誰につくられたレールを走り続けるのではなくもっと、人として自由な日が始まった。
*
俺の名は浩介。殺人事件の犯人として全国に指名手配されている身分だ。
これが、冤罪ならお前達はきっと、俺に同情や慰めをしてくれるだろうし、冤罪を晴らす為のドラマティックな展開を想像するだろう。しかし、残念ながら冤罪ではない。俺は正真正銘の殺人犯だ。

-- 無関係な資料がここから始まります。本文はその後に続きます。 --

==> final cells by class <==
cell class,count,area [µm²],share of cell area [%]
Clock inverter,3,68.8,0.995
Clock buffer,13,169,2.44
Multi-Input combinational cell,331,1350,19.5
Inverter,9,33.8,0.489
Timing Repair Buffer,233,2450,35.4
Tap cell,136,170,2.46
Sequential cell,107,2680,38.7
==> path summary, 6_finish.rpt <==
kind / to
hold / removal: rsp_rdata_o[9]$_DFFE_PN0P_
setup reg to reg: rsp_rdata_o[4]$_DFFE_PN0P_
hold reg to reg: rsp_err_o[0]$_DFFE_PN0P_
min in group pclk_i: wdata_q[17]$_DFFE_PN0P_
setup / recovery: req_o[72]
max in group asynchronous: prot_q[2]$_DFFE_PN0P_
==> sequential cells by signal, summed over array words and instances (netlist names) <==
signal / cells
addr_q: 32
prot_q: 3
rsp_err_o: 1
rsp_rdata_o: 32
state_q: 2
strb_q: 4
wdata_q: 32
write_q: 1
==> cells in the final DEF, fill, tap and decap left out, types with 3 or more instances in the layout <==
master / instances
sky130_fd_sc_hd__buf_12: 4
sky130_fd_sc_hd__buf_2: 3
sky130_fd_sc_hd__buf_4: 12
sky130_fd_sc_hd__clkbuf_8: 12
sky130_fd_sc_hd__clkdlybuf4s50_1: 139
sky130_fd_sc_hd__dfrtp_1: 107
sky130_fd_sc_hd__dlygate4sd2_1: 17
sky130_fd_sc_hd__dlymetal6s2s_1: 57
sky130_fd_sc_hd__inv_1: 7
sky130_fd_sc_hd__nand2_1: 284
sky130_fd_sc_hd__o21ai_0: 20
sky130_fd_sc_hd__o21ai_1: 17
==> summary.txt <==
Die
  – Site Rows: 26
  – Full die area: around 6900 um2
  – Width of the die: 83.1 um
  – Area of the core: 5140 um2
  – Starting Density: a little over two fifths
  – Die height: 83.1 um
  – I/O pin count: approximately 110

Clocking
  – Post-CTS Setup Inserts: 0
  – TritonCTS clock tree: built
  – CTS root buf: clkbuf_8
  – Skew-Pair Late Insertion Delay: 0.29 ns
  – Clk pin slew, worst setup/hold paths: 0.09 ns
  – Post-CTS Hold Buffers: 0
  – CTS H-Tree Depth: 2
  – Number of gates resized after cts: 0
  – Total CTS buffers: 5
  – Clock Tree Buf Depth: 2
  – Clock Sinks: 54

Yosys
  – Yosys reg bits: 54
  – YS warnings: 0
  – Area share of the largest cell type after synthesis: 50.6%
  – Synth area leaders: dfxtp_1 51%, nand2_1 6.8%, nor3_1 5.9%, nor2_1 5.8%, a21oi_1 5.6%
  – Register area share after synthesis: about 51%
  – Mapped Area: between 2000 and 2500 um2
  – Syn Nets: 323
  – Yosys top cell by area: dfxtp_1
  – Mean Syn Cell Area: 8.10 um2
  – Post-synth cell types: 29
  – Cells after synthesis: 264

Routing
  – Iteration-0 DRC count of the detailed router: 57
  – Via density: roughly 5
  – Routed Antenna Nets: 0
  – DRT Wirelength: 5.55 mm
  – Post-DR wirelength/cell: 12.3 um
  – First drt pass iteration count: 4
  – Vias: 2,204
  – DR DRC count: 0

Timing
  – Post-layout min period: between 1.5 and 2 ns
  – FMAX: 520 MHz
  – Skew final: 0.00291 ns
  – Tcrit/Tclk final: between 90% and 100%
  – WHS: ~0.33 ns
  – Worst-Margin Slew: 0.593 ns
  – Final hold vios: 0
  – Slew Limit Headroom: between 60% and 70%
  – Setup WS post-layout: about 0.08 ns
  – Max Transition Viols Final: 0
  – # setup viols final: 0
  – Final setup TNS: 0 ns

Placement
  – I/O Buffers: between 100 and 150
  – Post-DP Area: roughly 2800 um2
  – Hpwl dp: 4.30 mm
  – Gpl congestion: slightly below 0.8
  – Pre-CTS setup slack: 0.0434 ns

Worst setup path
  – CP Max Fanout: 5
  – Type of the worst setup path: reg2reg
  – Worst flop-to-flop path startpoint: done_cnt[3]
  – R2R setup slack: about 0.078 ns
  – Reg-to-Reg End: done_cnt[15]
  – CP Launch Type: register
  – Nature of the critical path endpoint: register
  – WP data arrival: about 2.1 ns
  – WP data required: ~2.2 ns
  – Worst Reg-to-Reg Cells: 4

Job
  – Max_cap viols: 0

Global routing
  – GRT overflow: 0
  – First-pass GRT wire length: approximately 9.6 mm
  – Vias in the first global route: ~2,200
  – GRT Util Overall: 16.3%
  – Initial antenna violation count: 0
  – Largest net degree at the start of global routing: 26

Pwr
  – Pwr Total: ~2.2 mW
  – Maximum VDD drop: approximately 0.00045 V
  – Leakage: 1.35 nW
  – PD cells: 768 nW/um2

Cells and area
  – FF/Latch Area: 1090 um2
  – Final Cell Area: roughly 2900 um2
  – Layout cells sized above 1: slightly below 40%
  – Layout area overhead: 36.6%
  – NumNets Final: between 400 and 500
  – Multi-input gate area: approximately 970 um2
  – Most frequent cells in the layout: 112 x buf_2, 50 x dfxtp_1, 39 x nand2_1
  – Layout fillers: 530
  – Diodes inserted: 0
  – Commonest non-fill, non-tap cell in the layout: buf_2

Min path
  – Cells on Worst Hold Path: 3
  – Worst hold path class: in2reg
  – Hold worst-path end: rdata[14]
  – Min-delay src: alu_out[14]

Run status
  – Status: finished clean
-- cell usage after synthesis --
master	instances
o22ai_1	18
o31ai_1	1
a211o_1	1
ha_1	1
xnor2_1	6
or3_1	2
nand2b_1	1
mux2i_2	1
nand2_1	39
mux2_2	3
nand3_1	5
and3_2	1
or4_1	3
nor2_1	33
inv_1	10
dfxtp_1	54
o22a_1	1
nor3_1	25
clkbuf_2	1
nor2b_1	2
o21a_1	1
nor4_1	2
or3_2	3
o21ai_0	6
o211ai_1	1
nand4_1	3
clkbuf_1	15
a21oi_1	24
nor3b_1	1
===== config.mk =====
export PLATFORM = sky130hd
export DESIGN_NAME = minimig_resetctrl_flat
export DESIGN_NICKNAME = d
export VERILOG_FILES = /design/src/rtl/minimig_resetctrl_pkg.sv /design/src/rtl/minimig_resetctrl_if.sv /design/src/rtl/minimig_rstdom.sv /design/src/rtl/minimig_resetctrl.sv /design/src/flat_wrapper.sv
export SDC_FILE = /design/constraint.sdc
export NUM_CORES = 1
export LEC_CHECK = 0
export BUFFER_PORTS_ARGS = -buffer_cell sky130_fd_sc_hd__buf_2
export CAP_MARGIN = 20
export CORE_MARGIN = 4
export CORE_UTILIZATION = 36
export CTS_CLUSTER_DIAMETER = 100
export CTS_CLUSTER_SIZE = 14
export DETAILED_ROUTE_END_ITERATION = 8
export HOLD_SLACK_MARGIN = 0.15
export SYNTH_ARGS = -nofsm -noshare
export SYNTH_HDL_FRONTEND = slang
export SYNTH_SLANG_ARGS = --single-unit

===== constraint.sdc =====
create_clock -name i_clk -period 3.7 [get_ports i_clk]
set_clock_uncertainty 0.15 [all_clocks]
set_input_delay 0.37 -clock i_clk [delete_from_list [all_inputs] [get_ports i_clk]]
set_output_delay 0.37 -clock i_clk [all_outputs]
set_load 0.02 [all_outputs]
==> config.mk <==
export PLATFORM = sky130hd
export DESIGN_NAME = mux2_stream_arb
export DESIGN_NICKNAME = d
export VERILOG_FILES = /design/src/rtl/mux2_stream_arb_pkg.sv /design/src/rtl/mux_out_reg.sv /design/src/rtl/mux2_stream_arb.sv
export SDC_FILE = /design/constraint.sdc
export NUM_CORES = 1
export LEC_CHECK = 0
export BUFFER_PORTS_ARGS = -buffer_cell sky130_fd_sc_hd__buf_2
export CORE_MARGIN = 2
export CORE_UTILIZATION = 47
export CTS_BUF_LIST = sky130_fd_sc_hd__clkbuf_8
export DETAILED_ROUTE_END_ITERATION = 6
export PLACE_DENSITY = 0.8
export SETUP_SLACK_MARGIN = 0.05
export SKIP_LAST_GASP = 1
export SYNTH_ARGS = -nofsm -noshare
export SYNTH_HDL_FRONTEND = slang
export SYNTH_HIERARCHICAL = 1
export SYNTH_SLANG_ARGS = --single-unit
==> constraint.sdc <==
create_clock -name I_clk -period 1.92 [get_ports I_clk]
set_input_delay 0.48 -clock I_clk [delete_from_list [all_inputs] [get_ports I_clk]]
set_output_delay 0.48 -clock I_clk [all_outputs]
set_load 0.02 [all_outputs]
## src/rtl/gbuf_arbiter.sv

```systemverilog
// gbuf_arbiter: round-robin burst arbiter sharing the single-port global buffer
module gbuf_arbiter #(
  parameter int N_REQ  = 4,
  parameter int ADDR_W = 32,
  parameter int DATA_W = 16,
  parameter int LEN_W  = 8
) (
  input  logic                    clk,
  input  logic                    rst_n,
  input  logic [N_REQ-1:0]        req,
  input  logic [N_REQ-1:0]        we,
  input  logic [N_REQ*ADDR_W-1:0] addr,
  input  logic [N_REQ*LEN_W-1:0]  len,
  input  logic [N_REQ*DATA_W-1:0] wdata,
  output logic [N_REQ-1:0]        ack,
  output logic [N_REQ-1:0]        done,
  output logic [N_REQ-1:0]        rvalid,
  output logic [DATA_W-1:0]       rdata,
  output logic                    busy,
  output logic                    mem_ce,
  output logic                    mem_we,
  output logic [ADDR_W-1:0]       mem_addr,
  output logic [DATA_W-1:0]       mem_wdata,
  input  logic [DATA_W-1:0]       mem_rdata
);
  localparam int IW = (N_REQ > 1) ? $clog2(N_REQ) : 1;
  typedef enum logic {IDLE = 1'b0, BURST = 1'b1} state_t;
  state_t              r_state, w_next;
  logic [IW-1:0]       r_rr_ptr, r_owner, r_beat_owner, r_tag_owner, w_pick, w_idx;
  logic                w_found, w_grant, w_last, r_we, r_tag_v;
  logic [ADDR_W-1:0]   r_addr_ptr;
  logic [LEN_W-1:0]    r_count;
  logic [N_REQ-1:0]    r_done;
  assign w_grant = (r_state == IDLE) && w_found;
  assign w_last  = (r_state == BURST) && (r_count == '0);
  assign done    = r_done;
  assign rdata   = mem_rdata;
  // first requester at or after the round-robin pointer, wrapping around
  always_comb begin
    w_pick  = '0;
    w_idx   = '0;
    w_found = 1'b0;
    for (int k = 0; k < N_REQ; k++) begin
      w_idx = IW'((int'(r_rr_ptr) + k) % N_REQ);
      if (!w_found && req[w_idx]) begin
        w_found = 1'b1;
        w_pick  = w_idx;
      end
    end
  end
  // state register
  always_ff @(posedge clk or negedge rst_n)
    if (!rst_n) r_state <= IDLE;
    else        r_state <= w_next;
  // next state: grant opens a burst, the beat with count==0 closes it
  always_comb w_next = w_grant ? BURST : w_last ? IDLE : r_state;
  // outputs decoded from state: owner ack and busy
  always_comb begin
    ack = '0;
    if (r_state == BURST) ack[r_owner] = 1'b1;
    busy = (r_state == BURST);
  end
  // grant capture, then address/count stepping once per beat
  always_ff @(posedge clk or negedge rst_n)
    if (!rst_n) begin
      r_rr_ptr   <= '0;
      r_owner    <= '0;
      r_we       <= 1'b0;
      r_addr_ptr <= '0;
      r_count    <= '0;
    end else if (w_grant) begin
      r_owner    <= w_pick;
      r_we       <= we[w_pick];
      r_addr_ptr <= addr[int'(w_pick)*ADDR_W +: ADDR_W];
      r_count    <= len[int'(w_pick)*LEN_W +: LEN_W];
      r_rr_ptr   <= (w_pick == IW'(N_REQ - 1)) ? '0 : w_pick + IW'(1);
    end else if (busy) begin
      r_addr_ptr <= r_addr_ptr + ADDR_W'(1);
      r_count    <= r_count - LEN_W'(1);
    end
  // registered buffer strobes; address and data hold while idle
  always_ff @(posedge clk or negedge rst_n)
    if (!rst_n) begin
      mem_ce       <= 1'b0;
      mem_we       <= 1'b0;
      mem_addr     <= '0;
      mem_wdata    <= '0;
      r_beat_owner <= '0;
      r_done       <= '0;
    end else begin
      mem_ce <= busy;
      mem_we <= busy & r_we;
      if (busy) begin
        mem_addr     <= r_addr_ptr;
        mem_wdata    <= wdata[int'(r_owner)*DATA_W +: DATA_W];
        r_beat_owner <= r_owner;
      end
      r_done <= w_last ? (N_REQ'(1) << r_owner) : '0;
    end
  // read tag follows each read beat into the buffer's data-return cycle
  always_ff @(posedge clk or negedge rst_n)
    if (!rst_n) begin
      r_tag_v     <= 1'b0;
      r_tag_owner <= '0;
    end else begin
      r_tag_v     <= mem_ce & ~mem_we;
      r_tag_owner <= r_beat_owner;
    end
  // read data strobe steered to the requester that issued the beat
  always_comb begin
    rvalid = '0;
    if (r_tag_v) rvalid[r_tag_owner] = 1'b1;
  end
endmodule
```

## config.mk

```make
export PLATFORM = sky130hd
export DESIGN_NAME = gbuf_arbiter
export DESIGN_NICKNAME = d
export VERILOG_FILES = /design/src/rtl/gbuf_arbiter.sv
export SDC_FILE = /design/constraint.sdc
export NUM_CORES = 1
export LEC_CHECK = 0
export CELL_PAD_IN_SITES_DETAIL_PLACEMENT = 1
export CELL_PAD_IN_SITES_GLOBAL_PLACEMENT = 1
export CORE_AREA = 4 4 127 129
export CTS_CLUSTER_SIZE = 20
export DETAILED_ROUTE_END_ITERATION = 6
export DIE_AREA = 0 0 131 133
export DONT_BUFFER_PORTS = 1
export PLACE_DENSITY = 0.83
export RECOVER_POWER = 50
export REMOVE_ABC_BUFFERS = 1
export SYNTH_ARGS = -nofsm -noshare
export SYNTH_HDL_FRONTEND = slang
export SYNTH_SLANG_ARGS = --single-unit
```

## constraint.sdc

```tcl
create_clock -name clk -period 4.3 [get_ports clk]
set_input_delay 0.645 -clock clk [delete_from_list [all_inputs] [get_ports clk]]
set_output_delay 0.645 -clock clk [all_outputs]
set_load 0.03 [all_outputs]
```

---- Word-level counts from Yosys, hierarchy flattened ----
Cells that the tools add are included.
word-level totals
  flip-flop bits (word level) ............. 105
  latch bits .............................. 0
  RAM bits ................................ 0
  bits in read-only memories .............. 0
  input port bits ......................... 250
  memories ................................ 0
cells by class
  add/sub/neg operators ................... 6
  $mul .................................... 0
  divide/modulo/power cells ............... 0
  magnitude comparators ................... 9
  equal/unequal tests ..................... 1
  shifts and indexed selects .............. 4
  multiplexer cells ....................... 32
  bitwise gates (word level) .............. 4
  reductions and logical operators ........ 13
operator list
  kind                                                                                  number
  128-bit by 8-bit variable part select with 32-bit output                              1
  32-bit two-way mux                                                                    2
  64-bit by 7-bit variable part select with 16-bit output                               1
  32-bit by 1-bit adder with 32-bit output (second input constant)                      1
  32-bit by 6-bit variable part select with 8-bit output                                1
  2-bit by 3-bit less-than comparator with 1-bit output (second input constant)         7
  8-bit two-way mux                                                                     2
  1-bit two-way mux                                                                     13
  4-bit two-way mux                                                                     3
  1-bit binary-select mux with 2-bit select                                             5
  2-bit two-way mux                                                                     5
  8-bit zero test                                                                       1
  8-bit by 1-bit subtractor with 8-bit output (second input constant)                   1
  1-bit logical AND                                                                     7
  2-bit by 1-bit adder with 2-bit output (second input constant)                        2
  2-bit adder (second input constant)                                                   2
  1-bit demux with 2-bit select                                                         2
  2-bit by 1-bit greater-or-equal comparator with 1-bit output (second input constant)  2
  2-bit nonzero test                                                                    2
  1-bit by 2-bit << shifter with 4-bit output (first input constant)                    1
  1-bit zero test                                                                       3
  1-bit bitwise AND                                                                     2
  2-bit equality test (second input constant)                                           1
  1-bit NOT                                                                             2

---- Depth between registers and ports, before layout ----
  depth in word-level cells ............... 14
  gate-level depth with buffers ........... 9

---- Worst setup path before layout ----
OpenSTA, ideal clock, no wires.
  path kind ............................... register -> output
  start point ............................. reg r_owner[1]
  end point ............................... out ack[2]
  data arrival time ....................... 1.963 ns
  required time ........................... 3.655 ns
  setup slack ............................. 1.692 ns
  stages on the path, launching flop included .. 5
  path buffers ............................ 3
  path through ............................ dfrtp_1 > clkbuf_1 > clkbuf_1 > clkbuf_1 > nor3b_1
between the ends
  word-level cells in the longest chain between the ends .. 5
ends and longest elaborated chain
  item                                                                                                                                                         line  RTL
  start, declared                                                                                                                                              29    logic [IW-1:0] r_rr_ptr, r_owner, r_beat_owner, r_tag_owner, w_pick, w_idx;
  start signal, assigned                                                                                                                                       72    r_owner <= w_pick;
  2-bit by 3-bit less-than comparator with 1-bit output (implied by the code) or 2-bit by 1-bit greater-or-equal comparator with 1-bit output (tied branches)  60    if (r_state == BURST) ack[r_owner] = 1'b1;
  1-bit logical AND (implied by the code)                                                                                                                      60
  1-bit two-way mux (implied by the code)                                                                                                                      60
  1-bit demux with 2-bit select *                                                                                                                              60
  4-bit two-way mux *                                                                                                                                          60
  end, declared                                                                                                                                                15    output logic [N_REQ-1:0] ack,
Every way passes the cells marked *; elsewhere a longest branch is shown, timed or not.

---- Worst setup path after layout ----
  start point ............................. reg r_state, in the netlist busy
  end point ............................... out ack[2]
between the ends
  word-level cells in the longest chain between the ends .. 1
ends and longest elaborated chain
  item                    line  RTL
  start, declared         28    state_t r_state, w_next;
  start signal, assigned  54    else r_state <= w_next;
  4-bit two-way mux       60
Every way passes these cells.

==> metrics.yaml <==
clock_tree:
  root_buffer: "clkbuf_16"
  cts_buffer_depth: 2
  numCtsBuffers: 9
  cts_setup_buffers: 0
  clk_latency_ns: 0.35
  clkTransAtPathRegs_ns: 0.07
  htree_num_levels: 3
  numClockSinks: 105
  cts_tree: "built"
  hold_buffers: 1
  cts_resized: 0
power:
  internal_power_uw: 2140
  power.density_mw_per_mm2: 531
  power.switching_uw: 1430
  power_frac_seq_pct: 49.8
  switching_share_pct: 40.0
  p_leak_uw: 0.00288
  p_comb_share_pct: 28.0
  clockPowerShare_pct: 22.3
  ir_worst_vdd_v: 0.000230
timing:
  fin_tns_setup_ns: 0
  setup_ws_ns: 0.902
  fin_crit_sh_pct: 79.0
  finalHoldViolations: 0
  slew_violations: 106
  maxSlewHeadroom_pct: -80.1
  fin_skew_ns: 0.0113
  period_minus_slack_ns: 3.40
  max_clock_freq_mhz: 294
  rsz0062_at_grt: "no"
  setup_viol: 0
  tightest_slew_ns: 2.70
die:
  die_area_mm2: 0.0174
  initial_utilization_pct: 43.6
  rows: 45
  coreArea_mm2: 0.0150
  chipHeight_um: 133
  ioPinCount: 329
  die_w_um: 131
critical_path:
  crit_path_end_kind: "output port"
  r2r-start: "busy$_DFFE_PN0P_"
  cp_max_fo: 22
  crit_start: "busy$_DFFE_PN0P_"
  r2r-end: "r_addr_ptr[30]$_DFFE_PN0P_"
  crit_required_ns: 3.65
  reg2reg_slack_ns: 1.18
  arrival_ns: 2.75
  startpoint_type: "flop"
  worstRegToRegCells: 7
  critPathKind: "reg -> out"
drt:
  drc: 0
  ant_nets: 0
  routed_via_density: 6.18
  vias: 5136
  drt_iter0_drc: 202
  drt-pass1-iter-count: 4
  wl_per_cell_um: 24.2
  drt-total-wl_mm: 20.1
status:
  violations: "max-capacitance violations, max-slew violations"
  outcome: "complete, but fails checks"
hold_path:
  whs_path_depth: 0
  hold_path.startpoint: "r_beat_owner[1]$_DFFE_PN0P_"
  hold_path_end: "r_tag_owner[1]$_DFF_PN0_"
  worst_hold_path_type: "reg -> reg"
layout:
  area_growth_pct: 2.61
  final_area_mm2: 0.00673
  layout_commonest_cell: "nand2_1"
  layout_common_cells: "nand2_1, dfrtp_1, nand3_1, mux2_2, mux2i_1"
  utilization_pct: 44.8
  drive_above_1_share_pct: 20.5
  fin_nets: 887
place:
  post-place-ws_ns: 1.52
  io_buffer_count: 0
  globalplace.congestion: 0.797
  dpl-instance-area_mm2: 0.00644
  dp_hpwl_mm: 15.1
synth:
  avgSynthCellArea_um2: 9.63
  ys_seq_area_share_pct: 40.1
  ys_warn_count: 0
  synth_edf_count: 0
  syn_area_mm2: 0.00656
  ys_types: 55
  postSynthCellCount: 681
  synth_flop_cell: "dfrtp_1"
  synth-seq-cells: 105
  async_flop_share_pct: 100
grt:
  grt_max_degree: 106
  overflow: 0
  grt_pass1_wl_mm: 30.3
  antenna_found_initial: 5
  grtUsageTotal_pct: 22.3
  grt_pass1_vias: 5606
run:
  maxCapViolations: 1
[metal layers]
layer  part of all wire, %  track usage [%]
met5                 0.065                0
met4                   2.6             9.60
met3                   8.6             6.50
met2                    52             38.6
met1                    37             25.2
[cell usage after synthesis, types with 12 or more instances]
master / number / area share (%)
nand2_1: 167 / 9.6
dfrtp_1: 105 / 40
nand3_1: 80 / 6.1
mux2_2: 58 / 10
mux2i_1: 32 / 4.9
a31o_2: 25 / 3.3
clkbuf_1: 24 / 1.4
buf_4: 18 / 2.1
and3_1: 17 / 1.6
mux4_2: 16 / 5.5
o21ai_0: 14 / 1.1
buf_2: 12 / 0.92
[per-stage QoR]
step                hold WS [ns]  power, uW  instances
finish                     0.391       3570        831
global route               0.398       3820        831
CTS                        0.253       3620        827
detailed placement         0.352       2790        810
global placement           0.352       2700        810
floorplan                  0.349       2490        618
[flip-flops by register name, summed over array words and instances (netlist names), 2 cells and up]
name / cells
done: 4
mem_addr: 32
mem_wdata: 16
r_addr_ptr: 32
r_beat_owner: 2
r_count: 8
r_owner: 2
r_rr_ptr: 2
r_tag_owner: 2
[worst max-delay path by stage]
stage,end,cells past startpoint
after detailed placement,r_count[6]$_DFFE_PN0P_,5
final,ack[2],2
after global routing,ack[2],2
after CTS,ack[2],2
after floorplan,ack[2],2
after global placement,r_count[6]$_DFFE_PN0P_,5
[critical path: stages, from the launching register on]
cell and delay (ns):
dfrtp_1 1.08, inv_1 0.40, nor3b_1 0.92
[power groups by stage]
stage               clock network (uW)  logic (uW)  registers, uW
global route                       881        1120           1820
global placement                     0         928           1770
floorplan                            0         794           1690
detailed placement                   0         994           1800
finish                             795         999           1780
CTS                                824        1020           1780
[final cells by class]
type                       count  area, um2
fill                        1687       8300
antenna                        4       10.0
sequential                   105       2630
inverter                       9       33.8
clock buffer                  11        243
multi-input combinational    504       3510
clock inverter                 5       36.3
timing repair buffer           5       35.0
tap                          188        235
[cell families after synthesis]
| group | Yosys count | synth area share (%) |
|---|---|---|
| simple gates | 316 | 22.9 |
| buf+inv | 72 | 6.70 |
| xor+xnor | 3 | 0.401 |
| mux | 106 | 20.3 |
| flops | 105 | 40.1 |
| fa+ha+maj | 3 | 0.572 |
| compound gates | 76 | 9.03 |
Power figures use the tool's default switching activity.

殺人の理由は簡単だ。相手が満員電車の中で俺の靴を踏みつけておきながら謝ろうとしなかったから。それでムカついて、駅のホームに降りたところを追い掛け、腹にナイフを突き刺してやった。それで、相手はお陀仏だ。
俺は別に、この程度のことで捕まることを不条理だとは思っていない。実際、殺したのは事実であるし、悪いことだと思っている。だが、俺にはどうしても、刑務所という場所には行きたくなかった。あそこの狭い空間で誰かに命じられて一日を過ごされるのがどうしようもなく、嫌だった。
捕まりたくない俺は、逃亡生活を送るしかない。多少の不便はあるが、刑務所で過ごさされるよりは、ずっとマシだった。
ある夏の日のことだ。俺は人目を避けつつ、雑居ビルの外付けの階段で寝ていた。そんな俺を叩き起こす奴がいた。
「浩介だな」
黒い服を着た如何にも怪しげな男は俺の顔を確認すると、無理矢理、俺を捕まえ車に乗せた。警察の関係者ではなさそうだ。助けを呼ぼうには、立場上、叫び声を上げる訳にはいかなかった。警察が駆けつければ、一発で指名手配犯だと分かり、捕まってしまう。怪しい男は、それを分かっているらしく、暴れて抵抗する俺を力ずくで抑え込んだ。
まともな抵抗も出来ぬまま、車に揺られること数十分、俺はどこかの屋敷に連れてこられた。